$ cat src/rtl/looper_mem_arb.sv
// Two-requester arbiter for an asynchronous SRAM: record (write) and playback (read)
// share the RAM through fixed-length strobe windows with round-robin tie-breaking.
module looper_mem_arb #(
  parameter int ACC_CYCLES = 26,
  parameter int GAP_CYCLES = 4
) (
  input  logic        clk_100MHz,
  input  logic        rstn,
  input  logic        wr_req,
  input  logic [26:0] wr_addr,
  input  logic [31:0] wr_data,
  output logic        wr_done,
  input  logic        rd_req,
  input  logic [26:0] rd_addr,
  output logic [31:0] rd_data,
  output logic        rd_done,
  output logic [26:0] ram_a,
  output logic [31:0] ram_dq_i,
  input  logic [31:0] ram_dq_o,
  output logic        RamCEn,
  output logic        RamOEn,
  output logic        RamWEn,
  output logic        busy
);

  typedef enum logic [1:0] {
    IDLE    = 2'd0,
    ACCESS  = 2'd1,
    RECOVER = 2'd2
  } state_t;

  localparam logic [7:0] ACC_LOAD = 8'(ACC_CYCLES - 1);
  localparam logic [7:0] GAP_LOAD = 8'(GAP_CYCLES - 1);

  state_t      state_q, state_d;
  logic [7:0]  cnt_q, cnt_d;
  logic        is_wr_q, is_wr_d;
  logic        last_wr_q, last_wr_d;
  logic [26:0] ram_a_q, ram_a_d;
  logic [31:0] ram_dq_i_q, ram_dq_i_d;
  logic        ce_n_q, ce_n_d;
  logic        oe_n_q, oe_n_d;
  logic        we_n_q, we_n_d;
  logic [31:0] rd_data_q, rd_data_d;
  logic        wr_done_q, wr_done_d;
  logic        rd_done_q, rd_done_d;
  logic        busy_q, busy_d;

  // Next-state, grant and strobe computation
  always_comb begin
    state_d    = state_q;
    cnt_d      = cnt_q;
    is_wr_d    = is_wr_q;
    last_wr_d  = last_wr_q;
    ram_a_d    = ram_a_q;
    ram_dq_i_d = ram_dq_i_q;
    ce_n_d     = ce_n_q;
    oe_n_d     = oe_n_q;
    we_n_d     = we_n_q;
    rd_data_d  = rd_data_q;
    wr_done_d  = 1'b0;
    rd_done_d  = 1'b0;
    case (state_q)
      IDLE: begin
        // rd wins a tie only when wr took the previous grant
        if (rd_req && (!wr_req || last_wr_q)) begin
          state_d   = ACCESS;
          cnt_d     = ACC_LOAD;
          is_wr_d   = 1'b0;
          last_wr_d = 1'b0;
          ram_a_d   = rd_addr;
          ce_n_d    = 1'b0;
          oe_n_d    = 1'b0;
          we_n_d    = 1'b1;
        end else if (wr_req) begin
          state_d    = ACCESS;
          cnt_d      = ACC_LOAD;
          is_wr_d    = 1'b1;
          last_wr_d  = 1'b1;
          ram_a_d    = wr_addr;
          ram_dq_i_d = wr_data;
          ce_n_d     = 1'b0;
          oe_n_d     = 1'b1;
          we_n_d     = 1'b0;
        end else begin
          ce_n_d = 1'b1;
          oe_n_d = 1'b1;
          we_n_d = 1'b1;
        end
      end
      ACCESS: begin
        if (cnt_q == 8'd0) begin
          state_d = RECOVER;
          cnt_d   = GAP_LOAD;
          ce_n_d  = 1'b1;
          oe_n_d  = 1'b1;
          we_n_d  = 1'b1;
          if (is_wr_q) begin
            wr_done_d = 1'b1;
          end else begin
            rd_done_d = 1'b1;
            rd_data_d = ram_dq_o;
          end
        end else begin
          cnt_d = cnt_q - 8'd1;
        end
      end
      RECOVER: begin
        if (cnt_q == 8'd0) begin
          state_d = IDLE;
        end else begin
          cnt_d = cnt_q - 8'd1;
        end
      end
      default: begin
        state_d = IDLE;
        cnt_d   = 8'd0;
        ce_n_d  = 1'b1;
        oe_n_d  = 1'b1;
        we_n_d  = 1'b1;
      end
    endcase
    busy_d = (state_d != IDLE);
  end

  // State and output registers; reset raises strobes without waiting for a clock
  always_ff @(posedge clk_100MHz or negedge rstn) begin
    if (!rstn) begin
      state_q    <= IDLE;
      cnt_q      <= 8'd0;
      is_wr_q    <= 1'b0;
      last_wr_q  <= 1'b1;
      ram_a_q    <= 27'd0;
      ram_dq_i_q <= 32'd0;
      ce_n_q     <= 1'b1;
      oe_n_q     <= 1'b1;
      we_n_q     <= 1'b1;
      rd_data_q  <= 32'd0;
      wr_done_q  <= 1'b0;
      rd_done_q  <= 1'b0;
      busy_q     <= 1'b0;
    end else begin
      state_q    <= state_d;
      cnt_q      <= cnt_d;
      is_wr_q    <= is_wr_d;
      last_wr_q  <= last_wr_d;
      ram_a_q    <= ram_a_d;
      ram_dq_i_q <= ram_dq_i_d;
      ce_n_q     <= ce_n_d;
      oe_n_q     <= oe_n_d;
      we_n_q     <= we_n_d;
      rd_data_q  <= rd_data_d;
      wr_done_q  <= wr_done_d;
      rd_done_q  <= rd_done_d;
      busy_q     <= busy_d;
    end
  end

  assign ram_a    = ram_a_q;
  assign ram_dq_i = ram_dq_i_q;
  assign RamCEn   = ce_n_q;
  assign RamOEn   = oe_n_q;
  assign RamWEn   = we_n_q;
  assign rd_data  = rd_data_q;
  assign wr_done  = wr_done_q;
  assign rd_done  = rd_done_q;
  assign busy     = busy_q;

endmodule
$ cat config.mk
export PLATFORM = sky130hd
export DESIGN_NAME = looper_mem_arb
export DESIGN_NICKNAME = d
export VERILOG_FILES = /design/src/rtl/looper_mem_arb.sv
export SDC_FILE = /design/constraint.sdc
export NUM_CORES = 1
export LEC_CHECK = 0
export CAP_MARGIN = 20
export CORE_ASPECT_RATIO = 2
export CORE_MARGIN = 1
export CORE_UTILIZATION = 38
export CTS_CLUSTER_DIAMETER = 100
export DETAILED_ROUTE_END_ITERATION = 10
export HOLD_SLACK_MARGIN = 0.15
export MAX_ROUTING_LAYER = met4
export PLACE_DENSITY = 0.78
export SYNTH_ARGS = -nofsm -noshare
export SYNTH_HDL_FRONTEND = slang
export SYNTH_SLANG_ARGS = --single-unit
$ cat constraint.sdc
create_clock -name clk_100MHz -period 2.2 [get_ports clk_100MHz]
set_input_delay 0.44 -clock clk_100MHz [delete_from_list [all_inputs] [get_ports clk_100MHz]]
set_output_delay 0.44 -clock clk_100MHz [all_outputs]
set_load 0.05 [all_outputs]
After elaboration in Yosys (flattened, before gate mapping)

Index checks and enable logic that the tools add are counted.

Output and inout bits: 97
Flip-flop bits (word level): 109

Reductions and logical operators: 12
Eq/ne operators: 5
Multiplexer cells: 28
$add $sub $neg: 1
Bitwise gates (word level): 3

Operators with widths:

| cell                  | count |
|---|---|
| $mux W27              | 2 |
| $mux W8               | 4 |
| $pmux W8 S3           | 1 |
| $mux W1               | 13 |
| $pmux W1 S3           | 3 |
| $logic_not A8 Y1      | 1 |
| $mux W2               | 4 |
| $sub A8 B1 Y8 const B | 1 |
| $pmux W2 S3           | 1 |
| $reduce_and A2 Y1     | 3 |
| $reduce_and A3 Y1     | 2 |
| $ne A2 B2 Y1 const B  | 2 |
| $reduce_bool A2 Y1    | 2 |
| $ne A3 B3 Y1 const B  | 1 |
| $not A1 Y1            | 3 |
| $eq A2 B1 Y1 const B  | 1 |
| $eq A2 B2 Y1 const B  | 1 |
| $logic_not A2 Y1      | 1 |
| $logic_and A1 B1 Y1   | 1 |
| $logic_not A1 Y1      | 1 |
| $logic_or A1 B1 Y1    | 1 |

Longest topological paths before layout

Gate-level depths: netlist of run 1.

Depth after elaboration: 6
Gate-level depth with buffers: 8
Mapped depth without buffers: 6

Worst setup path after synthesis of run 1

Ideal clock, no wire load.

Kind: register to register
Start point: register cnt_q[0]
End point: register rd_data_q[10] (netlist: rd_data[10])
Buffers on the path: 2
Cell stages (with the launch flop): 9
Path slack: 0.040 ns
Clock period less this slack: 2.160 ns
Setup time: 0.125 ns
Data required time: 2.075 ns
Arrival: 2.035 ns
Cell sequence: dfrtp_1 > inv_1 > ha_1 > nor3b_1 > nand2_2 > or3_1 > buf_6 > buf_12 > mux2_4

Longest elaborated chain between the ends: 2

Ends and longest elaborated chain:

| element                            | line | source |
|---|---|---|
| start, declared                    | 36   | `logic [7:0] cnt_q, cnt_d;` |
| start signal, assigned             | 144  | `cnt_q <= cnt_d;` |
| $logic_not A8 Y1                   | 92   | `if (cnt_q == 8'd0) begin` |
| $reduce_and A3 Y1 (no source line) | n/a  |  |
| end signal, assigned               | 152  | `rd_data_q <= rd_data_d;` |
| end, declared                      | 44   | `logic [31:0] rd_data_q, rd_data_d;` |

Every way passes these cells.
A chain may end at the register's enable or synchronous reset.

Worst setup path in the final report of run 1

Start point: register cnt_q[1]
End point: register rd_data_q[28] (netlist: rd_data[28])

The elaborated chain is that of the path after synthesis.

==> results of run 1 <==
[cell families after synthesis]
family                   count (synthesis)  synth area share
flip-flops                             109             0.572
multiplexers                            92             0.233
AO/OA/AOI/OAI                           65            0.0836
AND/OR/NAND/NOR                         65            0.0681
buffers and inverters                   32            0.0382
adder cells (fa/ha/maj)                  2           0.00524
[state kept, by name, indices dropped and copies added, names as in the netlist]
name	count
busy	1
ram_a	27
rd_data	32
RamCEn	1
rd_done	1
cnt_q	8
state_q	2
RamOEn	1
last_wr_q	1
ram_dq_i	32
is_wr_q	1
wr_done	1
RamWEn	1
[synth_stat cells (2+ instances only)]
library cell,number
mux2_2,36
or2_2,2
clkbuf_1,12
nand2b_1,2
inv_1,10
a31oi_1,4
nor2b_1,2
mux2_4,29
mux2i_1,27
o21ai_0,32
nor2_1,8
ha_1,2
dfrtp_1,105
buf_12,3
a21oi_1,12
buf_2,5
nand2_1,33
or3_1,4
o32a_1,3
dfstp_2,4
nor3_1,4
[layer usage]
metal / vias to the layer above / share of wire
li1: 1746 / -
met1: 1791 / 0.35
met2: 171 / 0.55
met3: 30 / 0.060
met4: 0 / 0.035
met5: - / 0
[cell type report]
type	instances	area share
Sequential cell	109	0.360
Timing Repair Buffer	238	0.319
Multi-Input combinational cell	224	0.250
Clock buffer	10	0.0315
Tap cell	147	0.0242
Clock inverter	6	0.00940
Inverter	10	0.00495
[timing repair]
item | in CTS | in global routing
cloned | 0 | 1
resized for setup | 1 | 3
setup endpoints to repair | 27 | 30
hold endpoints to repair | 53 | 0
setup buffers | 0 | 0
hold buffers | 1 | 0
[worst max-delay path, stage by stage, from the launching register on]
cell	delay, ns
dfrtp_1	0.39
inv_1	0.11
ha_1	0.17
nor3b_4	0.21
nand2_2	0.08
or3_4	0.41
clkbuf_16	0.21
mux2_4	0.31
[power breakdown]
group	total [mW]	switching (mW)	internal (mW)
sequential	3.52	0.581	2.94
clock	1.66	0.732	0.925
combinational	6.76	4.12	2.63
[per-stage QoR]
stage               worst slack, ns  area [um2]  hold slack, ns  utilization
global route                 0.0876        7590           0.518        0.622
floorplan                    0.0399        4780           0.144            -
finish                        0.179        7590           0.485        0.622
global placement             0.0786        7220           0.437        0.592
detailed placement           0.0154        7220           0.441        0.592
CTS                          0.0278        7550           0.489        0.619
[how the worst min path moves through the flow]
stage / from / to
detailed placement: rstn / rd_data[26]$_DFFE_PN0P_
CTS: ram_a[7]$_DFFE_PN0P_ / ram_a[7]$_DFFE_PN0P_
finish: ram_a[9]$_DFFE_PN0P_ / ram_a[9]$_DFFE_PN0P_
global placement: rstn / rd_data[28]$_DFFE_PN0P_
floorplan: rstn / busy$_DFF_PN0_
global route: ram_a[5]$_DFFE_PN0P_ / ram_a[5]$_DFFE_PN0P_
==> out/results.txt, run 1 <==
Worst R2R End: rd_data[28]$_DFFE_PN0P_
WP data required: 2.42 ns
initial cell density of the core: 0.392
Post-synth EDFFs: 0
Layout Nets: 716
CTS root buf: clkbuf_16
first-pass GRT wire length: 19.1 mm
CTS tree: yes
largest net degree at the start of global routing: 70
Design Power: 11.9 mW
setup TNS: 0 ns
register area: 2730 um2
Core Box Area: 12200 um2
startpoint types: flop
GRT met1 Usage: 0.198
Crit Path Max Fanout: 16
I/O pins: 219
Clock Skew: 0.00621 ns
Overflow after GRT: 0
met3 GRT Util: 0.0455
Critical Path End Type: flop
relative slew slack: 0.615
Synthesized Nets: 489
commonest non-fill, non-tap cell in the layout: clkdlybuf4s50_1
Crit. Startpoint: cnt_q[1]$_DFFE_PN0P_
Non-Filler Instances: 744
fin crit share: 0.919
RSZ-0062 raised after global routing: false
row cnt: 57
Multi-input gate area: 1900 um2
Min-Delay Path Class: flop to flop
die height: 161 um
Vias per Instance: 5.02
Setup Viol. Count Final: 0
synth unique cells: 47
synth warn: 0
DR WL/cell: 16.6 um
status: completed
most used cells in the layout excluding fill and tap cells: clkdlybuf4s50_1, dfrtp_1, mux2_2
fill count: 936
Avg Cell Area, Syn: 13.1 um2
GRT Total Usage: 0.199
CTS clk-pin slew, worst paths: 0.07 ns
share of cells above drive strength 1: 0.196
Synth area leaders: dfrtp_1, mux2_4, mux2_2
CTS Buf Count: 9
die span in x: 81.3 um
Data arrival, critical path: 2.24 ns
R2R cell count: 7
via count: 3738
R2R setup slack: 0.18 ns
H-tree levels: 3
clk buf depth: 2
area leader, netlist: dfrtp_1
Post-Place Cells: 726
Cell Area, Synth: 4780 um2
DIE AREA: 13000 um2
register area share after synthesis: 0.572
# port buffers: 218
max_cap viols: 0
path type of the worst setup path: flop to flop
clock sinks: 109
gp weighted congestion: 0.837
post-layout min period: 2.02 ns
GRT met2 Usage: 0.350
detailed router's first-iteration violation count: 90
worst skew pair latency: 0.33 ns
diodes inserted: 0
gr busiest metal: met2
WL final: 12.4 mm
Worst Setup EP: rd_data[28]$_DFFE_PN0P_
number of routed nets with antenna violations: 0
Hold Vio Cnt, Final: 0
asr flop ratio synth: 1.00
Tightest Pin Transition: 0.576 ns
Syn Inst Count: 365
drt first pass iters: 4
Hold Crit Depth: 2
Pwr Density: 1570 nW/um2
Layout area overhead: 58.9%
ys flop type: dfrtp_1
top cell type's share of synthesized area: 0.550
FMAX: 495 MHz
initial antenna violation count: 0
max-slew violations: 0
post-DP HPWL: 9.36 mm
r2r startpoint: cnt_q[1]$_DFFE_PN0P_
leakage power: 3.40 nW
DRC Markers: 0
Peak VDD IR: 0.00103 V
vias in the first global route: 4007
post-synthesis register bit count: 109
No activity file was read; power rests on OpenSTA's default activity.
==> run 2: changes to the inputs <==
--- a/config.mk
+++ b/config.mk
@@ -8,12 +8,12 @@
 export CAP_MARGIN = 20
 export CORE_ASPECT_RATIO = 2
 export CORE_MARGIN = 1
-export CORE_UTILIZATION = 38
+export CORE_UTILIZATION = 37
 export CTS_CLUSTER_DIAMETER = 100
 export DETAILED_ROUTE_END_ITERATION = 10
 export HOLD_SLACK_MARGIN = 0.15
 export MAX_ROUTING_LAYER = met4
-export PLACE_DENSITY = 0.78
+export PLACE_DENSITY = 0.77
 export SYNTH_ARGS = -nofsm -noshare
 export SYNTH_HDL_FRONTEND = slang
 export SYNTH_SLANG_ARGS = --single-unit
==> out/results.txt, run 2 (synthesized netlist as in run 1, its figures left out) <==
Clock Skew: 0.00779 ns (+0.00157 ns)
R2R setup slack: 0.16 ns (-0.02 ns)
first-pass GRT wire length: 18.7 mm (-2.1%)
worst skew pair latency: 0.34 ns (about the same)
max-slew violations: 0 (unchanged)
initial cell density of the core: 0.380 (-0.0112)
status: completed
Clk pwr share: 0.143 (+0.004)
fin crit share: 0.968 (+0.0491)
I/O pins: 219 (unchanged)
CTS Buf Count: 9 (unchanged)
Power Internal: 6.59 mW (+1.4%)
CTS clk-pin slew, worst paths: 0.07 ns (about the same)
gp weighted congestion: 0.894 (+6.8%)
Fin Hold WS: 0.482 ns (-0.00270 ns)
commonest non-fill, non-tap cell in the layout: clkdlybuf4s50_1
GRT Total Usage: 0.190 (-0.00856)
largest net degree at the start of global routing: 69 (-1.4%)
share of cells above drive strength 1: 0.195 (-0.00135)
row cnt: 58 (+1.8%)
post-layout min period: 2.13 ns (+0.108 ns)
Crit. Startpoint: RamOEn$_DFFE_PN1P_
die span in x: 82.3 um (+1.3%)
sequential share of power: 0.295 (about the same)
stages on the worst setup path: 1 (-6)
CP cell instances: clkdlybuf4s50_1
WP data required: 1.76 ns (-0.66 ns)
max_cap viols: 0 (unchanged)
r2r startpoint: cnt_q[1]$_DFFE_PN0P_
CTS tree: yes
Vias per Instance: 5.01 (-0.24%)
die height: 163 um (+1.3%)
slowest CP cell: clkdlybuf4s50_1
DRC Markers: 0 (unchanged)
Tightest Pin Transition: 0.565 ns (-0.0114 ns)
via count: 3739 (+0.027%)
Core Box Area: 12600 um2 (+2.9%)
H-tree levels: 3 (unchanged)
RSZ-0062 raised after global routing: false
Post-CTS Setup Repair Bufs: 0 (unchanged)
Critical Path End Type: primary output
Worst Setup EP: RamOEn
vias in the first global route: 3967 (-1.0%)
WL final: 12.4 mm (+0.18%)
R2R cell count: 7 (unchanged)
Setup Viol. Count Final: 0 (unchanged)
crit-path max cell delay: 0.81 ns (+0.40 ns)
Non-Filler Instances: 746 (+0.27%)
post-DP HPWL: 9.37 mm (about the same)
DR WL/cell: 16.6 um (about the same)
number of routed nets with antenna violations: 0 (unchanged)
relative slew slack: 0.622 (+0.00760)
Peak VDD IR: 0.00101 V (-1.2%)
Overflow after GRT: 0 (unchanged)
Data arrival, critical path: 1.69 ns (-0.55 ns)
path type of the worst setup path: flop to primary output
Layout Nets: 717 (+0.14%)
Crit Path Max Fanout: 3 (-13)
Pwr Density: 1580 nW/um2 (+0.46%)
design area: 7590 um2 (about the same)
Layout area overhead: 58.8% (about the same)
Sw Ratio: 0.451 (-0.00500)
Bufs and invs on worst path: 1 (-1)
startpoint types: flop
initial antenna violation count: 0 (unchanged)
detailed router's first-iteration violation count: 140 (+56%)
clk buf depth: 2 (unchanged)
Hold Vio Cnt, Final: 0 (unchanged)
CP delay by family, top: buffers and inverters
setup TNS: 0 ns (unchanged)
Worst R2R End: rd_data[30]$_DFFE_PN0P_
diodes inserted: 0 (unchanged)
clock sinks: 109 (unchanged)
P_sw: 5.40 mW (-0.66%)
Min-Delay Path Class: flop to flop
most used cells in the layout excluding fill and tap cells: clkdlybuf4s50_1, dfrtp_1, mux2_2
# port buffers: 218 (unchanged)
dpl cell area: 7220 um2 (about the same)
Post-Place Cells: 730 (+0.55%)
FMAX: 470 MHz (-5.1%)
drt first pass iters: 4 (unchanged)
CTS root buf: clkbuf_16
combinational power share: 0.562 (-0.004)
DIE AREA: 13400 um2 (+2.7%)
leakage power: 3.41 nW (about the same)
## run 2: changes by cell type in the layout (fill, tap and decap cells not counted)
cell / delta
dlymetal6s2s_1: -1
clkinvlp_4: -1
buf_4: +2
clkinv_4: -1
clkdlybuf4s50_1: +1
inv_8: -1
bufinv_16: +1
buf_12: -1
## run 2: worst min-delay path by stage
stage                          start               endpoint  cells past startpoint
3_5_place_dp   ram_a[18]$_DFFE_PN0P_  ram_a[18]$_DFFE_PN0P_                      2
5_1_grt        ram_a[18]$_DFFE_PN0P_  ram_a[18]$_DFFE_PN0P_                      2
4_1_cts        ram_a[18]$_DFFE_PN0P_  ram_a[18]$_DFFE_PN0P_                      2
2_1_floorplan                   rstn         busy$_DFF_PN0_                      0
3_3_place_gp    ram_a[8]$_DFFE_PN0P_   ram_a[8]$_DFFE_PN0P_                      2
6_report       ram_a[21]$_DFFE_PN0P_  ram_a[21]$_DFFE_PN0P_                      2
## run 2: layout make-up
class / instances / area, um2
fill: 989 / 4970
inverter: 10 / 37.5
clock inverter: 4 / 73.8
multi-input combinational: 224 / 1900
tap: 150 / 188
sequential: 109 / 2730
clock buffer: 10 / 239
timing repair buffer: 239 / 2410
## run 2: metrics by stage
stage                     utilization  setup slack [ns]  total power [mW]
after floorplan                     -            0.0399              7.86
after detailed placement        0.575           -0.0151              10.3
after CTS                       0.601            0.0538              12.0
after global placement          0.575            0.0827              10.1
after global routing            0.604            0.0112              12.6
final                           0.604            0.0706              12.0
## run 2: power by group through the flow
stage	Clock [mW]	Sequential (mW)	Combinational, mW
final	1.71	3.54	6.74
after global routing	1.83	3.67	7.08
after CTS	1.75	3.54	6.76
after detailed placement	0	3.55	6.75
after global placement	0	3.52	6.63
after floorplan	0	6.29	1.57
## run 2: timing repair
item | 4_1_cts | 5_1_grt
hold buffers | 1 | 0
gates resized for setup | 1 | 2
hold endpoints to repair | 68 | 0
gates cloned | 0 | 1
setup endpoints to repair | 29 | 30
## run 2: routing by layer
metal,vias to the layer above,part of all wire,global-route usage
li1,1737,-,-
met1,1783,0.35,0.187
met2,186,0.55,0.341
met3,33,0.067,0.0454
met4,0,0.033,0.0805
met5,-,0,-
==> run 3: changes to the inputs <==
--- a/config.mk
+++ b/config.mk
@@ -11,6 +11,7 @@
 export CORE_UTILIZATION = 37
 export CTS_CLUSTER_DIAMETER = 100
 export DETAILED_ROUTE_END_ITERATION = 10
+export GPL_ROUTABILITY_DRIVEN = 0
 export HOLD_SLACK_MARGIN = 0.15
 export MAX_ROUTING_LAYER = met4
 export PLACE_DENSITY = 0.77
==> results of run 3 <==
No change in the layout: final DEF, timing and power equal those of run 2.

◇ ◇ ◇

Instructions for the task: Search the data above for lines holding "before" and copy each of them.

Exercise answer:
After elaboration in Yosys (flattened, before gate mapping)
Longest topological paths before layout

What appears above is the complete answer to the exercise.